In fact, we are not the first to elucidate the relationship between AD and NHL. Previous cohort studies, systematic reviews, and meta-analyses on AD and NHL have indicated that AD may serve as a protective factor, reducing the incidence of NHL.3, 4, 8 Only one MR study investigated AD in relation to follicular lymphoma (FL), a subtype of NHL, but the IVW method did not reveal a significant difference.2 It is noteworthy that FL represents only 20% to 25% of new NHL cases and cannot fully represent all NHL subtypes.9 In our study, we utilized three different cohorts to investigate the effect of AD on NHL, all of which consistently showed AD as a protective factor. Nevertheless, it is important to acknowledge that we utilized GWAS studies from European populations, whereas Ren et al. utilized data from Chinese populations. Moreover, NHL does not represent the entirety of lymphoma. The above two points may be important reasons for the difference between our results.
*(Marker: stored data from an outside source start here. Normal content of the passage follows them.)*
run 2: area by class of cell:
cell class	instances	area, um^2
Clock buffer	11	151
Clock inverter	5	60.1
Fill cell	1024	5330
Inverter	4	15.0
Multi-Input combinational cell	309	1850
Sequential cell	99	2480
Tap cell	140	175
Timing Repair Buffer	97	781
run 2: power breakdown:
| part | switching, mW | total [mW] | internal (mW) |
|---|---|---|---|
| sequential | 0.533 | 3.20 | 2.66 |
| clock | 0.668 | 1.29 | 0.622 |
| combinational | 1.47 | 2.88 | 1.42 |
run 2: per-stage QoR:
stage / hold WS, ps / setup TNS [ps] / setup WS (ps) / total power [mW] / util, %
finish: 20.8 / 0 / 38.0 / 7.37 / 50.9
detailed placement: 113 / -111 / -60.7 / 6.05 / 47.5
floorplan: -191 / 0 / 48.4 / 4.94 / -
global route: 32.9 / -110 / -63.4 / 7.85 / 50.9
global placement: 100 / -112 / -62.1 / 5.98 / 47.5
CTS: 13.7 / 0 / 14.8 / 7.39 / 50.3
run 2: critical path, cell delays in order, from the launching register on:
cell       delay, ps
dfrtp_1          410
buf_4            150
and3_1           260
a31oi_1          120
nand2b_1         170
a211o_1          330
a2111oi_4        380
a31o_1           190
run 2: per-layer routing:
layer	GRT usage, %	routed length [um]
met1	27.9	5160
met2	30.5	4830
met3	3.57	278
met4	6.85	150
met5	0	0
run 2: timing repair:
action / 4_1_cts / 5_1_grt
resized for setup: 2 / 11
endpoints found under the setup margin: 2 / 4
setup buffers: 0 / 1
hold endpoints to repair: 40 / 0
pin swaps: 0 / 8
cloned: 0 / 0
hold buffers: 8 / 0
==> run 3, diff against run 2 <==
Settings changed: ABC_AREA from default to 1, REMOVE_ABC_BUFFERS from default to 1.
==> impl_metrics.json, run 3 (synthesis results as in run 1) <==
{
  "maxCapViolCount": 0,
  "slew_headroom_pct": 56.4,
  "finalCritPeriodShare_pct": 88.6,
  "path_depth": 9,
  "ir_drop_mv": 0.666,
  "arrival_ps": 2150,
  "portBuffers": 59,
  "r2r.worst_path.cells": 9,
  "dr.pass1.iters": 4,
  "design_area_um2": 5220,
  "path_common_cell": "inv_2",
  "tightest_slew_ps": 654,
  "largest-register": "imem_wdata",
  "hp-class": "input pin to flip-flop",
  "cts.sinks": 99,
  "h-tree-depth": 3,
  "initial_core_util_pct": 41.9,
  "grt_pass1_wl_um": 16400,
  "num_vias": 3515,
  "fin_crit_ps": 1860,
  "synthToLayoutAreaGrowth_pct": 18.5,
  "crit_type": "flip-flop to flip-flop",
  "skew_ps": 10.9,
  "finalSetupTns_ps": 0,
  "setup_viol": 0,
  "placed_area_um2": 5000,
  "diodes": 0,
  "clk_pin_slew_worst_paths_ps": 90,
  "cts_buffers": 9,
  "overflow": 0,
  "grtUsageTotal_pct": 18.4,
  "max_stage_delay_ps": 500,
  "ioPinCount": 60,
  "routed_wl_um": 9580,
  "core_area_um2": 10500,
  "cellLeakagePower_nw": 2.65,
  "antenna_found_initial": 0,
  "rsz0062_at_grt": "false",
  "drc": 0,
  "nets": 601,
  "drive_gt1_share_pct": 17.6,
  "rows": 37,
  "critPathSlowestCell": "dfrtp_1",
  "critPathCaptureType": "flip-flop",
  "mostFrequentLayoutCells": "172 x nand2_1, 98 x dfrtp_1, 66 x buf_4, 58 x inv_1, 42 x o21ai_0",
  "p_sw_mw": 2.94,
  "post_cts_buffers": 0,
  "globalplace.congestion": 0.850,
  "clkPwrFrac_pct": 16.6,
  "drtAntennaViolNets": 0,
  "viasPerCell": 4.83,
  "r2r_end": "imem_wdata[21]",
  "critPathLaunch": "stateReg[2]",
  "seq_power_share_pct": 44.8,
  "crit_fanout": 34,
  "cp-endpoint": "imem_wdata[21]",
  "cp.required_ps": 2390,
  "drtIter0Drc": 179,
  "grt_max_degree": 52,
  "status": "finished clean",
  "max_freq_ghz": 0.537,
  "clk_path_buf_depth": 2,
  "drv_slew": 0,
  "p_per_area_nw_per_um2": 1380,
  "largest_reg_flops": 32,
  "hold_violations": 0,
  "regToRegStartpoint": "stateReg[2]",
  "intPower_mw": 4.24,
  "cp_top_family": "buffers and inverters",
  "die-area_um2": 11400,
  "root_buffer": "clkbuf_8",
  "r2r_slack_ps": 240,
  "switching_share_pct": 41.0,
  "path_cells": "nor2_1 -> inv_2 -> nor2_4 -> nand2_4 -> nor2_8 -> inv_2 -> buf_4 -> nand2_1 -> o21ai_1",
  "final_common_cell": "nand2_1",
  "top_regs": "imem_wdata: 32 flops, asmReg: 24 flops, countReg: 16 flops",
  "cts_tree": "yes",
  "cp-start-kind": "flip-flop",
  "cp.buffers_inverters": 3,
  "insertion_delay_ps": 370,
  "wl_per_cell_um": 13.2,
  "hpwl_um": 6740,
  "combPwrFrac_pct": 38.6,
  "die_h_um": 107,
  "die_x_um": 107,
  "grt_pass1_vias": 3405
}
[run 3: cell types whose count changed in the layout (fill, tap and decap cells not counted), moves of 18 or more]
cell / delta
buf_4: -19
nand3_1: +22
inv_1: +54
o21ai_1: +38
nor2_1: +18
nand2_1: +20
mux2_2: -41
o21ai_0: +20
<file path="src/rtl/mem_preload_dump.sv">
// Preload/dump engine beside the CPU: streams bytes into RAM, then replays RAM
// words and the register file as a handshaked word stream while holding the CPU.
module mem_preload_dump #(
    parameter int ADDR_W     = 8,
    parameter int WORD_BYTES = 4,
    parameter int NUM_REGS   = 16,
    parameter int REG_SEL_W  = 4
) (
    input  logic                    clk,
    input  logic                    clr,
    input  logic                    start_load,
    input  logic                    start_dump,
    input  logic [ADDR_W-1:0]       dump_end_addr,
    input  logic                    in_valid,
    input  logic [7:0]              in_data,
    input  logic                    in_last,
    output logic                    in_ready,
    output logic [ADDR_W-1:0]       mem_addr,
    output logic                    mem_we,
    output logic [7:0]              mem_wdata,
    input  logic [7:0]              mem_rdata,
    output logic [REG_SEL_W-1:0]    reg_sel,
    input  logic [31:0]             reg_data,
    output logic                    out_valid,
    output logic [WORD_BYTES*8-1:0] out_data,
    output logic [ADDR_W-1:0]       out_addr,
    output logic                    out_is_reg,
    input  logic                    out_ready,
    output logic                    word_done,
    output logic [WORD_BYTES*8-1:0] load_word,
    output logic                    busy,
    output logic                    cpu_hold,
    output logic                    done
);

    localparam int WORD_W = WORD_BYTES * 8;
    localparam int CNT_W  = (WORD_BYTES > 1) ? $clog2(WORD_BYTES) : 1;

    localparam logic [CNT_W-1:0]     LAST_LANE  = CNT_W'(WORD_BYTES - 1);
    localparam logic [ADDR_W-1:0]    ALIGN_MASK = ADDR_W'(WORD_BYTES - 1);
    localparam logic [ADDR_W-1:0]    WORD_STEP  = ADDR_W'(WORD_BYTES);
    localparam logic [REG_SEL_W-1:0] LAST_REG   = REG_SEL_W'(NUM_REGS - 1);

    typedef enum logic [2:0] {
        IDLE, LOAD, DUMP_RD, DUMP_WAIT, DUMP_OUT, REG_RD, REG_OUT, DONE
    } state_t;

    state_t                state;
    state_t                state_nxt;
    logic [ADDR_W-1:0]     ptr;
    logic [CNT_W-1:0]      lane;
    logic [WORD_W-1:0]     lbuf;
    logic [REG_SEL_W-1:0]  idx;
    logic                  accept;
    logic                  load_exit;
    logic [ADDR_W-1:0]     end_base;

    // Byte k of a word lands in the most-significant free byte (big-endian).
    function automatic logic [WORD_W-1:0] set_lane(input logic [WORD_W-1:0] w,
                                                   input logic [CNT_W-1:0]  k,
                                                   input logic [7:0]        b);
        logic [WORD_W-1:0] r;
        r = w;
        for (int i = 0; i < WORD_BYTES; i++) begin
            if (k == CNT_W'(i)) begin
                r[8*(WORD_BYTES-1-i) +: 8] = b;
            end
        end
        return r;
    endfunction

    assign accept    = (state == LOAD) && in_valid;
    assign load_exit = accept && (in_last || (ptr == '1));
    assign end_base  = dump_end_addr & ~ALIGN_MASK;

    always_ff @(posedge clk or posedge clr) begin
        if (clr) begin
            state <= IDLE;
        end else begin
            state <= state_nxt;
        end
    end

    always_comb begin
        state_nxt = state;
        case (state)
            IDLE: begin
                if (start_load) begin
                    state_nxt = LOAD;
                end else if (start_dump) begin
                    state_nxt = DUMP_RD;
                end
            end
            LOAD:      if (load_exit) state_nxt = DONE;
            DUMP_RD:   if (lane == LAST_LANE) state_nxt = DUMP_WAIT;
            DUMP_WAIT: state_nxt = DUMP_OUT;
            DUMP_OUT: begin
                if (out_ready) begin
                    state_nxt = (ptr == end_base) ? REG_RD : DUMP_RD;
                end
            end
            REG_RD:    state_nxt = REG_OUT;
            REG_OUT: begin
                if (out_ready) begin
                    state_nxt = (idx == LAST_REG) ? DONE : REG_RD;
                end
            end
            DONE:      state_nxt = IDLE;
            default:   state_nxt = IDLE;
        endcase
    end

    always_comb begin
        in_ready   = 1'b0;
        mem_addr   = '0;
        mem_we     = 1'b0;
        mem_wdata  = 8'h00;
        reg_sel    = '0;
        out_valid  = 1'b0;
        out_addr   = '0;
        out_is_reg = 1'b0;
        done       = 1'b0;
        case (state)
            LOAD: begin
                in_ready  = 1'b1;
                mem_addr  = ptr;
                mem_we    = in_valid;
                mem_wdata = in_valid ? in_data : 8'h00;
            end
            DUMP_RD:  mem_addr = ptr + ADDR_W'(lane);
            DUMP_OUT: begin
                out_valid = 1'b1;
                out_addr  = ptr;
            end
            REG_RD:   reg_sel = idx;
            REG_OUT: begin
                out_valid  = 1'b1;
                out_is_reg = 1'b1;
                out_addr   = ADDR_W'(idx);
            end
            DONE:     done = 1'b1;
            default: ;
        endcase
    end

    assign busy     = (state != IDLE);
    assign cpu_hold = busy;

    // ptr is the write pointer during load and the word base during dump;
    // lane counts bytes within the current word in both directions.
    always_ff @(posedge clk or posedge clr) begin
        if (clr) begin
            ptr       <= '0;
            lane      <= '0;
            lbuf      <= '0;
            idx       <= '0;
            out_data  <= '0;
            word_done <= 1'b0;
            load_word <= '0;
        end else begin
            word_done <= 1'b0;
            case (state)
                IDLE: begin
                    if (start_load || start_dump) begin
                        ptr  <= '0;
                        lane <= '0;
                        lbuf <= '0;
                    end
                end
                LOAD: begin
                    if (accept) begin
                        ptr <= ptr + 1'b1;
                        if ((lane == LAST_LANE) || load_exit) begin
                            word_done <= 1'b1;
                            load_word <= set_lane(lbuf, lane, in_data);
                            lbuf      <= '0;
                            lane      <= '0;
                        end else begin
                            lbuf <= set_lane(lbuf, lane, in_data);
                            lane <= lane + 1'b1;
                        end
                    end
                end
                DUMP_RD: begin
                    if (lane != '0) begin
                        out_data <= set_lane(out_data, lane - 1'b1, mem_rdata);
                    end
                    lane <= (lane == LAST_LANE) ? '0 : lane + 1'b1;
                end
                DUMP_WAIT: out_data <= set_lane(out_data, LAST_LANE, mem_rdata);
                DUMP_OUT: begin
                    if (out_ready) begin
                        if (ptr == end_base) begin
                            idx <= '0;
                        end else begin
                            ptr <= ptr + WORD_STEP;
                        end
                    end
                end
                REG_RD:  out_data <= WORD_W'(reg_data);
                REG_OUT: begin
                    if (out_ready && (idx != LAST_REG)) begin
                        idx <= idx + 1'b1;
                    end
                end
                default: ;
            endcase
        end
    end

endmodule

</file>
<file path="config.mk">
export PLATFORM = sky130hd
export DESIGN_NAME = mem_preload_dump
export DESIGN_NICKNAME = d
export VERILOG_FILES = /design/src/rtl/mem_preload_dump.sv
export SDC_FILE = /design/constraint.sdc
export NUM_CORES = 1
export LEC_CHECK = 0
export BUFFER_PORTS_ARGS = -buffer_cell sky130_fd_sc_hd__buf_2
export CORE_MARGIN = 4
export CORE_UTILIZATION = 40
export CTS_BUF_LIST = sky130_fd_sc_hd__clkbuf_4
export DETAILED_ROUTE_END_ITERATION = 6
export PLACE_DENSITY = 0.71
export SLEW_MARGIN = 10
export SYNTH_ARGS = -nofsm -noshare
export SYNTH_HDL_FRONTEND = slang
export SYNTH_SLANG_ARGS = --single-unit
</file>
<file path="constraint.sdc">
create_clock -name clk -period 3.6 [get_ports clk]
set_input_delay 0 -clock clk [delete_from_list [all_inputs] [get_ports clk]]
set_output_delay 0 -clock clk [all_outputs]
set_load 0.01 [all_outputs]
</file>
**Yosys cells after proc, flatten, opt, wreduce, memory -nomap -nowiden**

Index checks and enable logic that the tools add are counted.

- Add/subtract/negate cells: 6
- Equal/unequal tests: 32
- Multiplexer cells: 50
- Bitwise gates (word level): 1
- Reductions and logical operators: 28

Operators with widths:

| cell | number |
|---|---|
| 32-bit two-way mux | 4 |
| 8-bit two-way mux | 14 |
| 32-bit case mux with 3 select lines | 1 |
| 32-bit case mux with 2 select lines | 1 |
| 8-bit case mux with 2 select lines | 2 |
| 2-bit inequality test (second input constant) | 14 |
| 3-bit case mux with 8 select lines | 1 |
| 8-bit case mux with 3 select lines | 1 |
| 3-bit two-way mux | 7 |
| 4-bit two-way mux | 4 |
| 4-bit AND reduction | 4 |
| 3-bit == test (second input constant) | 4 |
| 3-bit AND reduction | 4 |
| 3-bit nonzero test | 4 |
| 2-bit two-way mux | 5 |
| 5-bit AND reduction | 2 |
| 8-bit by 1-bit adder with 8-bit output (second input constant) | 1 |
| 8-bit by 2-bit adder with 8-bit output | 1 |
| 8-bit by 3-bit adder with 8-bit output (second input constant) | 1 |
| 2-bit == test (second input constant) | 4 |
| 8-bit == test | 1 |
| 8-bit == test (second input constant) | 1 |
| 1-bit two-way mux | 8 |
| 4-bit case mux with 2 select lines | 1 |
| 17 further kinds | 27 |

- Flip-flop bits (word level): 114
- Input port bits: 63
- Output and inout port bits: 100
- Word-level logic and storage cells: 128

**Longest topological paths before layout**

Gate-level depths: netlist (run 1).

- Depth in word-level cells: 7
- Mapped depth: 9
- Mapped depth without buffers: 7

**Worst setup path after synthesis (run 1)**

Ideal clock, no wire load.

- Path kind: reg-to-reg
- From: register ptr[2]
- To: register load_word[0]
- Setup time: 134 ps
- Data arrival time: 1751 ps
- Data required time: 3466 ps
- Path slack: 1715 ps
- Cell stages (with the launch flop): 8
- Buffers on the path: 2
- Period minus slack after synthesis: 1885 ps
- Path through: dfrtp_1 -> ha_1 -> and3_1 -> a41o_1 -> o21ai_0 -> buf_2 -> clkbuf_1 -> o21ai_0

- Longest elaborated chain between the ends: 5

RTL lines:

| element | line | RTL |
|---|---|---|
| start, declared | 50 | `logic [ADDR_W-1:0] ptr;` |
| start signal, assigned | 172 | `ptr <= ptr + 1'b1;` |
| start signal, assigned | 196 | `ptr <= ptr + WORD_STEP;` |
| 8-bit == test | 73 | `assign load_exit = accept && (in_last \|\| (ptr == '1));` |
| 1-bit logical OR | 73 |  |
| 1-bit logical AND | 73 |  |
| 1-bit logical OR | 173 | `if ((lane == LAST_LANE) \|\| load_exit) begin` |
| 3-bit AND reduction (no line) | n/a |  |
| end signal, assigned | 175 | `load_word <= set_lane(lbuf, lane, in_data);` |
| end, declared | 30 | `output logic [WORD_BYTES*8-1:0] load_word,` |

No other way between the ends.
A chain may end at the register's enable or synchronous reset.

**Worst setup path after layout (run 1)**

- From: register state[1]
- To: register lbuf[2]

- Longest elaborated chain between the ends: 7
- Elaborated cells on any way between the ends: 12
- Those cells by class: 3 x eq/ne; 3 x mux; 6 x reduce/logical

RTL lines:

| element | line | RTL |
|---|---|---|
| start, declared | 48 | `state_t state;` |
| start signal, assigned | 80 | `state <= state_nxt;` |
| 3-bit by 1-bit == test with 1-bit output | 72, 162 |  |
| 1-bit logical AND | 72 | `assign accept = (state == LOAD) && in_valid;` |
| 1-bit logical AND | 73 |  |
| 1-bit logical OR | 173 |  |
| 32-bit two-way mux | 173 |  |
| 32-bit two-way mux | 171 | `if (accept) begin` |
| 32-bit case mux with 2 select lines | 162 | `case (state)` |
| end signal, assigned | 179 | `lbuf <= set_lane(lbuf, lane, in_data);` |
| end, declared | 52 | `logic [WORD_W-1:0] lbuf;` |

Several ways; a longest one is shown, not always the timed one. The select of a mux whose other input is x is not followed.

==> reports/summary.txt, run 1 <==
switching share of total power - 42.1%
CTS resizes - 0
CTS tree - done
worst slew pin tran - 1.00 ns
CP Launch Point - state[1]
Seq/Total Area, Yosys - 48.9%
average wire per standard cell - 17.5 um
GPL Wtd Cong - 0.891
core area - 14100 sq um
hpwl dp - 11400 um
Std-Cell Rows - 43
DIE AREA - 16600 sq um
final worst-path cycle share - 77.8%
combinational power share - 44.8%
most common cell after layout, fill and taps aside - buf_2
Post-route DRC - 0
Hold Path Class - in -> reg
total gr overflow - 0
Skew-Pair Late Insertion Delay - 0.53 ns
crit-path cells - or2_1 > inv_6 > o211ai_4 > or2_0 > nand2_1 > and2_1
GR Util All Layers - 21.4%
Syn Area/Cell - 10.0 sq um
max incr delay on CP - 0.98 ns
setup TNS - 0 ns
fillers - 1215
Post-Route WL - 17400 um
crit path launch type - register
initial cell density of the core - 41.4%
Worst Setup EP - lbuf[2]
IO Port Bufs - 160
Ys Warns - 0
WP data arrival - 3.21 ns
non-filler cells, final - 996
IO Pins - 163
1st-iter DRT viols - 422
Vias/cell - 5.43
Post-DRT Antenna Nets - 0
VDD IR-drop max - 0.338 mV
Synth area leader - dfrtp_1
Cell Area, Synth - 5840 sq um
slack of the critical path - 0.800 ns
die width - 129 um
setup violators final - 0
1st-pass router iterations - 5
pre-CTS WS - 0.856 ns
Crit Path Class - reg -> reg
Net Sw Power - 2.19 mW
Clock power frac - 16.5%
die height - 129 um
part of the power in registers - 38.7%
Final Hold Viols - 0
#FFs+latches synth - 114
fin util - 55.0%
layout cells sized above 1 - 25.5%
via count - 5405
max-cap violations - 0
clock sinks - 114
vias in the first global route - 5632
power per cell area - 670 nW/um^2
Final Slew Violations - 0
root buffer cell - clkbuf_4
clk slew on worst S/H paths - 0.10 ns
top_reg_cell synth - dfrtp_1
Synth area leaders - dfrtp_1, mux2i_1, o21ai_0
hold slack - 0.207 ns
skew final - 0.0250 ns
synthesized net count - 658
top-area cell type share of the netlist area - 48.9%
Max FO, Critical Path - 29
post-placement cell count - 884
post-synthesis compound-gate area fraction - 20.8%
Post-Synth Adder-Cell Area - 2.70%
Slowest-stage cell, CP - dfrtp_1
commonest cells after routing, fill and taps aside - buf_2, dfrtp_1, dlygate4sd3_1
postcts setup bufs - 0
Worst Path Required - 4.01 ns
Reg2Reg Capture Point - lbuf[2]
P_int - 3.01 mW
Reg2Reg Depth - 6
Final nets - 878
fraction of synthesized cell area in xor and xnor cells - 1.20%
reg2reg start - state[1]
proportion of synthesized area in mux cells - 7.93%
status - completed
simple-gate share of the synthesized area - 13.9%
Worst slew margin - 32.2%
R2R Setup Slk - 0.80 ns
Inserted Clock Buffers - 17
Worst setup EP type - register
asr flop ratio synth - 100%
Area Growth Syn to Fin - 32.8%
post-layout min period - 2.80 ns
Peak Freq - 357 MHz
H-Tree Level Count - 4
RSZ-0062 raised after global routing - false
Yosys cell types - 61
Post-synth EDFFs - 0
Syn Inst Count - 583
largest net degree at the start of global routing - 79
global-route wire length before repair - 28400 um
main combinational cell family by area after synthesis - compound AO/OA/AOI/OAI gates
Max clock buf depth - 2
P_leak - 3.73 nW
initial antenna violation count - 1
[sequential cells by signal, indices dropped and copies added, names as in the netlist]
| register | flops |
|---|---|
| load_word | 32 |
| word_done | 1 |
| lbuf | 32 |
| ptr | 8 |
| lane | 2 |
| out_data | 32 |
| state | 3 |
| idx | 4 |
[Yosys cell counts (4+ instances only)]
| cell | count |
|---|---|
| dfrtp_1 | 114 |
| o21ai_0 | 57 |
| nand2_1 | 56 |
| mux2i_1 | 44 |
| nor2_1 | 39 |
| a21oi_1 | 35 |
| a22o_1 | 24 |
| a22oi_1 | 24 |
| and2_1 | 24 |
| clkbuf_1 | 22 |
| inv_1 | 12 |
| buf_2 | 11 |
| ha_1 | 11 |
| nand3_1 | 8 |
| nor3_1 | 7 |
| buf_4 | 6 |
| and3_1 | 5 |
| nand4_1 | 5 |
| xor2_1 | 5 |
| a31oi_1 | 4 |
| nor3b_1 | 4 |
| o32a_1 | 4 |
[power by group through the flow]
stage                     clock (mW)  sequential (mW)  combinational [mW]
final                          0.856             2.01                2.33
after global routing           0.955             2.06                2.57
after CTS                      0.886             2.00                2.30
after detailed placement           0             2.02                2.10
after global placement             0             2.00                2.04
after floorplan                    0             2.01                1.39
[cells by family after synthesis]
group	Yosys count
xor gates and xnor gates	8
muxes	46
DFF	114
buffers and inverters	57
and+or+nand+nor	166
adders and majority gates	12
AOI/OAI and AO/OA	180
[worst min path at each step]
stage	startpoint	end	slack, ns	depth (start not counted)
global route	dump_end_addr[5]	ptr[2]	0.22	6
finish	dump_end_addr[5]	ptr[2]	0.21	6
CTS	dump_end_addr[5]	ptr[2]	0.14	6
global placement	clr	out_data[10]	0.26	2
detailed placement	clr	out_data[9]	0.28	2
floorplan	in_data[0]	lbuf[16]	0.13	1
[stage by stage]
step                      total power [mW]  area (sq um)
after global placement                4.03          6700
after detailed placement              4.13          6700
after CTS                             5.19          7750
after global routing                  5.59          7750
after floorplan                       3.40          5840
final                                 5.20          7750
[critical path, delay by kind of cell (launching register included)]
family / cells / cell delay (ns)
and+or+nand+nor: 4 / 1.49
buffers and inverters: 1 / 0.09
AOI/OAI and AO/OA: 1 / 0.13
DFF: 1 / 0.98
[metal layers]
metal  up-vias  routed length [um]  global-route usage, %
met5         -                   0                      0
met2       185                8570                   35.2
li1       2533                   -                      -
met4         0                 475                   8.65
met3        48                 980                   5.19
met1      2639                7360                   27.1
[layout make-up]
class                      count  area [sq um]  area share [%]
sequential                   114          2850            36.8
multi-input combinational    412          2730            35.2
timing repair buffer         245          1640            21.1
tap                          180           225            2.91
clock buffer                  21           158            2.03
clock inverter                10          88.8            1.15
inverter                      13          56.3           0.726
antenna                        1          2.50          0.0323
[what timing repair did]
action / in CTS / in global routing
hold buffers: 80 / 0
setup endpoints to repair: 0 / 0
hold endpoints to repair: 171 / 0
(Power assumes the default switching activity.)
==> run 2: changes to the inputs <==
Clock period 3.6 ns to 2.8 ns, I/O delays scaled along.
==> run 2 against run 1 <==
- clock-buffer cell count decreased by 4
- fmax increased by 14%
- sequential share of layout area fell by 0.56 points
- cell count grew 1.1%
- combinational power is 35% higher
- flip-flop and latch count unchanged
- first-iteration DRC count fell by 16%
- via count up 0.37%
- non-clock buffer count rose by 8
- highest routed layer unchanged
Furthermore, we are the first to report that a family history of AD reduces the risk of developing NHL. Considering the significant role of genetic factors in AD pathogenesis, this finding extends the study's scope to a broader population and a longer timeline for understanding the relationship between the two. For instance, Valentine et al., utilizing the Utah Population Database (UPDB), identified individuals with a family history of AD as high-risk groups for AD to investigate various common diseases and cancers.10 Surprisingly, their findings indicated that high-risk groups for AD significantly elevated the risk of NHL, contradicting the conclusions drawn from other studies.10
Certainly, there is a broad spectrum of opinions regarding the mechanisms underlying the interactions between AD and NHL. While researchers have proposed a range of related mechanisms such as inflammation, immune response, infectious agents, and oxidative stress, these can only partially account for this inverse correlation.8 Clarifying the relationship between the two and identifying common pathophysiological pathways will aid clinics in developing new, optimal programs for the prevention and treatment of both AD and NHL.
In conclusion, from the perspective of evidence-based medicine, the MR methodology used in our study can offer a higher level of evidence regarding the relationship between the two. This can further stimulate research on their association, aiming to elucidate the intricate mechanisms underlying the interactions between AD and NHL.